(What is expected): Tally the lines in the data below where the word "part" appears, and give the tally alone.

[Collected data]
▬▬▬▬▬▬▬▬▬▬
Background: an optimization exercise with open tools, aiming at small area. Do not read the settings as production practice. Function was checked by simulation only, so behaviour that the tests miss may differ from the original. Power and IR drop assume default switching activity.

==> run a <==
==> flow/design.v <==
package regfile_pkg;
    localparam int DEF_DATA_W = 32;
    localparam int DEF_ADDR_W = 5;
    localparam int DEPTH      = 2 ** DEF_ADDR_W;
    typedef logic [DEF_DATA_W-1:0] word_t;
    localparam bit ZERO_REG_EN = 1'b0;
endpackage
module regfile_read_port #(
    parameter int DATA_W = regfile_pkg::DEF_DATA_W,
    parameter int ADDR_W = regfile_pkg::DEF_ADDR_W
) (
    input  logic [(2**ADDR_W)*DATA_W-1:0] regs,
    input  logic [ADDR_W-1:0]             addr,
    output logic [DATA_W-1:0]             data
);
    always_comb begin
        data = regs[addr*DATA_W +: DATA_W];
        if (regfile_pkg::ZERO_REG_EN && (addr == '0)) begin
            data = '0;
        end
    end
endmodule
module register_file #(
    parameter int DATA_W = regfile_pkg::DEF_DATA_W,
    parameter int ADDR_W = regfile_pkg::DEF_ADDR_W
) (
    input  logic              CLK,
    input  logic              RST_N,
    input  logic              LD,
    input  logic [ADDR_W-1:0] SA,
    input  logic [ADDR_W-1:0] SB,
    input  logic [ADDR_W-1:0] DR,
    input  logic [DATA_W-1:0] D_IN,
    output logic [DATA_W-1:0] DATA_A,
    output logic [DATA_W-1:0] DATA_B
);
    localparam int NREG = 2 ** ADDR_W;
    logic [NREG*DATA_W-1:0] regs;
    genvar gi;
    generate
        for (gi = 0; gi < NREG; gi++) begin : g_reg
            if (regfile_pkg::ZERO_REG_EN && (gi == 0)) begin : g_zero
                assign regs[gi*DATA_W +: DATA_W] = '0;
            end else begin : g_store
                logic [DATA_W-1:0] word_reg;
                logic              we;
                assign we = LD && (DR == ADDR_W'(gi));
                always_ff @(posedge CLK or negedge RST_N) begin
                    if (!RST_N) begin
                        word_reg <= '0;
                    end else if (we) begin
                        word_reg <= D_IN;
                    end
                end
                assign regs[gi*DATA_W +: DATA_W] = word_reg;
            end
        end
    endgenerate
    regfile_read_port #(
        .DATA_W(DATA_W),
        .ADDR_W(ADDR_W)
    ) u_port_a (
        .regs(regs),
        .addr(SA),
        .data(DATA_A)
    );
    regfile_read_port #(
        .DATA_W(DATA_W),
        .ADDR_W(ADDR_W)
    ) u_port_b (
        .regs(regs),
        .addr(SB),
        .data(DATA_B)
    );
endmodule
==> flow/run.sh <==
#!/bin/bash
# synth_recipe.tcl (not shown) runs the flow's synth.tcl, then flattens the netlist and writes it again
# the make line also repeats each setting of config.mk as NAME=value (left out here)
make -C /OpenROAD-flow-scripts/flow DESIGN_CONFIG=/design/flow/config.mk WORK_HOME=/design/flow/orfs CLKGATE_MAP_FILE= SYNTH_SCRIPT=/design/flow/synth_recipe.tcl finish
==> flow/config.mk <==
export PLATFORM = sky130hd
export DESIGN_NAME = register_file
export DESIGN_NICKNAME = register_file
export VERILOG_FILES = /design/flow/design.v
export SDC_FILE = /design/flow/constraint.sdc
export NUM_CORES = 4
export LEC_CHECK = 0
export CAP_MARGIN = 20
export CORE_MARGIN = 2
export CORE_UTILIZATION = 30
export SLEW_MARGIN = 20
==> flow/constraint.sdc <==
create_clock -name core_clock -period 6.0 [get_ports {CLK}]
set_input_delay 1.2000 -clock core_clock [delete_from_list [all_inputs] [get_ports {CLK}]]
set_output_delay 1.2000 -clock core_clock [all_outputs]
set_load 0.01 [all_outputs]
==> run b (differences from run a) <==
==> flow/design.v, changed modules only <==
module regfile_read_port #(
    parameter int DATA_W = regfile_pkg::DEF_DATA_W,
    parameter int NREG   = regfile_pkg::DEPTH
) (
    input  logic [NREG*DATA_W-1:0] regs,
    input  logic [NREG-1:0]        sel,
    output logic [DATA_W-1:0]      data
);
    genvar gb, gg;
    generate
        for (gb = 0; gb < DATA_W; gb++) begin : g_bit
            logic [10:0] grp_n;
            logic [2:0]  part;
            for (gg = 0; gg < 10; gg++) begin : g_grp
                rf_aoi222 u_aoi (
                    .a1(sel[3*gg]),     .a2(regs[(3*gg)*DATA_W + gb]),
                    .b1(sel[3*gg + 1]), .b2(regs[(3*gg + 1)*DATA_W + gb]),
                    .c1(sel[3*gg + 2]), .c2(regs[(3*gg + 2)*DATA_W + gb]),
                    .y (grp_n[gg])
                );
            end
            rf_aoi22 u_aoi_last (
                .a1(sel[30]), .a2(regs[30*DATA_W + gb]),
                .b1(sel[31]), .b2(regs[31*DATA_W + gb]),
                .y (grp_n[10])
            );
            rf_nand4 u_nand_0 (.a(grp_n[0]), .b(grp_n[1]), .c(grp_n[2]),  .d(grp_n[3]), .y(part[0]));
            rf_nand4 u_nand_1 (.a(grp_n[4]), .b(grp_n[5]), .c(grp_n[6]),  .d(grp_n[7]), .y(part[1]));
            rf_nand3 u_nand_2 (.a(grp_n[8]), .b(grp_n[9]), .c(grp_n[10]), .y(part[2]));
            rf_or3   u_or     (.a(part[0]),  .b(part[1]),  .c(part[2]),   .y(data[gb]));
        end
    endgenerate
endmodule
module rf_aoi222 (
    input  logic a1, a2, b1, b2, c1, c2,
    output logic y
);
    assign y = !((a1 && a2) || (b1 && b2) || (c1 && c2));
endmodule
module rf_aoi22 (
    input  logic a1, a2, b1, b2,
    output logic y
);
    assign y = !((a1 && a2) || (b1 && b2));
endmodule
module rf_nand4 (
    input  logic a, b, c, d,
    output logic y
);
    assign y = !(a && b && c && d);
endmodule
module rf_nand3 (
    input  logic a, b, c,
    output logic y
);
    assign y = !(a && b && c);
endmodule
module rf_or3 (
    input  logic a, b, c,
    output logic y
);
    assign y = a || b || c;
endmodule
module register_file #(
    parameter int DATA_W = regfile_pkg::DEF_DATA_W,
    parameter int ADDR_W = regfile_pkg::DEF_ADDR_W
) (
    input  logic              CLK,
    input  logic              RST_N,
    input  logic              LD,
    input  logic [ADDR_W-1:0] SA,
    input  logic [ADDR_W-1:0] SB,
    input  logic [ADDR_W-1:0] DR,
    input  logic [DATA_W-1:0] D_IN,
    output logic [DATA_W-1:0] DATA_A,
    output logic [DATA_W-1:0] DATA_B
);
    localparam int NREG = 2 ** ADDR_W;
    logic [NREG*DATA_W-1:0] regs;
    logic [NREG-1:0]        we;
    logic [NREG-1:0]        hold;
    logic [NREG-1:0]        valid;
    logic [NREG-1:0]        sel_a;
    logic [NREG-1:0]        sel_b;
    always_comb begin
        for (int i = 0; i < NREG; i++) begin
            we[i]    = LD && (DR == ADDR_W'(i));
            hold[i]  = !we[i];
            sel_a[i] = valid[i] && (SA == ADDR_W'(i));
            sel_b[i] = valid[i] && (SB == ADDR_W'(i));
        end
    end
    always_ff @(posedge CLK or negedge RST_N) begin
        if (!RST_N) begin
            valid <= '0;
        end else begin
            valid <= valid | we;
        end
    end
    genvar gi, gb;
    generate
        for (gi = 0; gi < NREG; gi++) begin : g_reg
            for (gb = 0; gb < DATA_W; gb++) begin : g_bit
                rf_bit u_bit (
                    .CLK (CLK),
                    .we  (we[gi]),
                    .hold(hold[gi]),
                    .d   (D_IN[gb]),
                    .q   (regs[gi*DATA_W + gb])
                );
            end
        end
    endgenerate
    regfile_read_port #(
        .DATA_W(DATA_W),
        .NREG  (NREG)
    ) u_port_a (
        .regs(regs),
        .sel (sel_a),
        .data(DATA_A)
    );
    regfile_read_port #(
        .DATA_W(DATA_W),
        .NREG  (NREG)
    ) u_port_b (
        .regs(regs),
        .sel (sel_b),
        .data(DATA_B)
    );
endmodule
module rf_bit (
    input  logic CLK,
    input  logic we,
    input  logic hold,
    input  logic d,
    output logic q
);
    always_ff @(posedge CLK) begin
        q <= (d && we) || (q && hold);
    end
endmodule
- CORE_UTILIZATION: 30 -> 50
- SYNTH_HIERARCHICAL: unset -> 1
==> comparison <==
- Run b reached the layout checks and failed them: setup timing. Run a passed the timing, design-rule and antenna checks.
- Against run a, the final area of run b is lower by about 22%.
- Of run a and run b, run a has the higher die area (gap about 130%, measured against run b).
- Against run a, the worst hold slack of run b is lower by 5.7 ps.
- Sequential power: run b is larger than run a (3.8%).
- In run b the non-clock buffer count is higher than in run a, by 29.
- Sequential share of layout area: run b is higher than run a (2.9 points).
- In clock skew, run a and run b do not differ.
- Total power: run a is larger than run b (about 4%).
- In run b the critical path depth is lower than in run a, by 1.
- Against run a, the wire length of run b is larger by 7.1%.
- Of run b and run a, run b has the higher via count (gap 7.0%, measured against run a).
==> figures <==
| item | run b | run a |
|---|---|---|
| Synth top area share | 0.508 | 0.460 |
| Buf/Inv on CP | 3 | 4 |
| Std cell rows | 104 | 158 |
| Cell depth of the worst setup path | 8 | 9 |
| Synthesis warning total | 8 | 2 |
| Worst setup endpoint | DATA_A[14] | DATA_B[0] |
| Number of sequential cells in the layout | 1,056 | 1,024 |
| Met1 Wirelength | 70,900 µm | 81,400 µm |
| Clock power share | 0.377 | 0.325 |
| Largest cell class by area | sequential cells | multi-input combinational cells |
| GPL Wtd Cong | 0.944 | 0.827 |
| Minimum setup slack after placement | 257 ps | 586 ps |
| HPWL reported at the end of detailed placement | 113,000 µm | 112,000 µm |
| Die H | 288 µm | 435 µm |
| Register area | 0.0213 mm² | 0.0256 mm² |
| Global-route wire length before repair | 283,000 µm | 277,000 µm |
| TritonCTS buffer count | 111 | 104 |
| Proportion of power drawn by flip-flops and latches | 0.501 | 0.465 |
| Mux share of post-synthesis cell area | 0 | 0.393 |
| Outcome | finished with violations | finished clean |
| Layout check failures | setup timing | - |
| Top achievable clock speed | 0.166 GHz | 0.183 GHz |
| Register-to-register path setup slack | 5310 ps | 5190 ps |
| Total Die Area | 0.0831 mm² | 0.189 mm² |

[static timing again, ports no longer ideal]
Ports are ideal in the flow. The routed layouts listed here were re-timed in OpenROAD. Step 1, drivers: a clkbuf_16 drives CLK and a buf_2 each remaining input, both assumed. Step 2, shift: input delay + t, output delay - t, t = (earliest + latest rising clock arrival at the registers) / 2. This alone moves slack from input paths to output paths. a / b / c = ideal / step 1 / step 2; a / b = the first two.
| run | t (ns) | setup slack, ns | clock arrival spread, ns | worst register clock-pin slew, ns |
|---|---|---|---|---|
| run a | 0.796 | 0.549 / 0.499 / 0.499 | 0.029 / 0.029 | 0.07 / 0.07 |
| run b | 0.758 | -0.027 / -0.064 / -0.064 | 0.025 / 0.026 | 0.07 / 0.07 |
The setup slack of run a, which loses most, moves by -0.050 ns with the drivers and by -0.050 ns with both steps.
▬▬▬▬▬▬▬▬▬▬
(Solution for this problem): 5